As the on-vehicle batteries, secondary batteries have been widely known in which an electrode group is housed in a metal or resin container filled with an electrolyte solution. The electrode group includes a positive electrode sheet and a negative electrode sheet which are partitioned by a separator.
Typically, lithium ion secondary batteries have been known. The lithium ion secondary batteries include a wound type battery having a separator held between one positive electrode sheet and one negative electrode sheet, and a laminated type battery having positive electrode sheets and negative electrode sheets stacked on each other with a sheet-shaped separator held therebetween.
In particular, the laminated type battery has higher heat dissipation property than the wound type battery. In view of this, examinations have been conducted on the battery module formed by stacking a plurality of laminated type batteries that has smaller size and higher energy density and satisfies the requirements of higher capacity and higher output.
On the other hand, it has been known that the lithium ion secondary battery generates heat in the charging and discharging, and the battery performance thereof will change as the internal temperature changes. Therefore, in the battery module formed by stacking the plural laminated type batteries, the temperature varies in the unit cells in the center and on the outside in the stacking direction of the laminated type batteries. If the temperature variation is increased, the deterioration in the laminated type battery with higher temperature is promoted, resulting in the shorter lifetime of that laminated type battery. In view of this, in order to homogenize the burden on the batteries and facilitate the control, homogenizing the temperature has been a subject.
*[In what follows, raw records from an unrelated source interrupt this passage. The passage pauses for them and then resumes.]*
File: src/rtl/am_insert_ctrl.sv
// rtl/am_insert_ctrl.sv - alignment-marker insertion slot controller
//
// Walks a lane counter (0..N_LANES-1) and a round counter (0..AM_PERIOD-1).
// Round 0 of every marker period is an AM round: each lane slot carries an
// alignment marker and advances every cycle. Other rounds are DATA rounds:
// a lane slot advances only when upstream offers a block (i_valid) while the
// slot is open (o_ready). Disabling takes effect only at a lane wrap, so a
// started round always completes.
//
// Ports:
//   clk          rising-edge clock
//   i_rst_n      asynchronous active-low reset
//   i_enable     run request, sampled at lane wrap (and in IDLE)
//   i_valid      upstream has a data block this cycle
//   o_ready      current slot is a data slot and accepts a block
//   o_am_insert  current slot carries an alignment marker
//   o_lane_id    binary lane id of the current slot
//   o_lane_mask  one-hot lane select of the current slot, zero in IDLE

module am_insert_ctrl #(
    parameter int N_LANES   = 20,
    parameter int ID_LEN    = $clog2(N_LANES),
    parameter int AM_PERIOD = 16384
) (
    input  logic               clk,
    input  logic               i_rst_n,
    input  logic               i_enable,
    input  logic               i_valid,
    output logic               o_ready,
    output logic               o_am_insert,
    output logic [ID_LEN-1:0]  o_lane_id,
    output logic [N_LANES-1:0] o_lane_mask
);

    localparam int RND_W = (AM_PERIOD > 2) ? $clog2(AM_PERIOD) : 1;
    localparam logic [ID_LEN-1:0] LANE_LAST = ID_LEN'(N_LANES - 1);
    localparam logic [RND_W-1:0]  RND_LAST  = RND_W'(AM_PERIOD - 1);

    typedef enum logic [1:0] {
        ST_IDLE = 2'd0,
        ST_AM   = 2'd1,
        ST_DATA = 2'd2
    } state_e;

    state_e             state_q, state_d;
    logic [ID_LEN-1:0]  lane_q, lane_d;
    logic [RND_W-1:0]   round_q, round_d;
    logic               advance;
    logic               ready_q, am_q;
    logic [N_LANES-1:0] mask_q, mask_d;

    always_comb begin
        state_d = state_q;
        lane_d  = lane_q;
        round_d = round_q;
        advance = 1'b0;
        case (state_q)
            ST_IDLE: begin
                lane_d  = '0;
                round_d = '0;
                if (i_enable) begin
                    state_d = ST_AM;
                end
            end
            ST_AM, ST_DATA: begin
                // Marker slots never wait for upstream; data slots need a block.
                advance = (state_q == ST_AM) || i_valid;
                if (advance) begin
                    // >= keeps a non-power-of-two lane count from escaping its range.
                    if (lane_q >= LANE_LAST) begin
                        lane_d  = '0;
                        round_d = (round_q >= RND_LAST) ? '0 : round_q + 1'b1;
                        if (!i_enable) begin
                            state_d = ST_IDLE;
                            round_d = '0;
                        end else if (round_d == '0) begin
                            state_d = ST_AM;
                        end else begin
                            state_d = ST_DATA;
                        end
                    end else begin
                        lane_d = lane_q + 1'b1;
                    end
                end
            end
            default: begin
                state_d = ST_IDLE;
                lane_d  = '0;
                round_d = '0;
            end
        endcase
    end

    always_comb begin
        mask_d = '0;
        for (int i = 0; i < N_LANES; i++) begin
            mask_d[i] = (state_d != ST_IDLE) && (lane_d == ID_LEN'(i));
        end
    end

    // Slot outputs are registered from the next-state decode so they line up
    // with the state they describe.
    always_ff @(posedge clk or negedge i_rst_n) begin
        if (!i_rst_n) begin
            state_q <= ST_IDLE;
            lane_q  <= '0;
            round_q <= '0;
            ready_q <= 1'b0;
            am_q    <= 1'b0;
            mask_q  <= '0;
        end else begin
            state_q <= state_d;
            lane_q  <= lane_d;
            round_q <= round_d;
            ready_q <= (state_d == ST_DATA);
            am_q    <= (state_d == ST_AM);
            mask_q  <= mask_d;
        end
    end

    assign o_ready     = ready_q;
    assign o_am_insert = am_q;
    assign o_lane_id   = lane_q;
    assign o_lane_mask = mask_q;

endmodule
For this subject, PTL 1 has disclosed the technique for homogenizing the temperature of the laminated type batteries. According to PTL 1, the power storage cell having the exterior body housing the positive electrode, the negative electrode, and the electrolyte solution, and the heat dissipation plate formed on the outer surface of the exterior body are provided, wherein three or more layers of the power storage cells and the heat dissipation plates are alternately stacked and the thermal conductivity of the heat dissipation plate on the outside is smaller than that on the inside, so that the temperature difference between the power storage cells is reduced.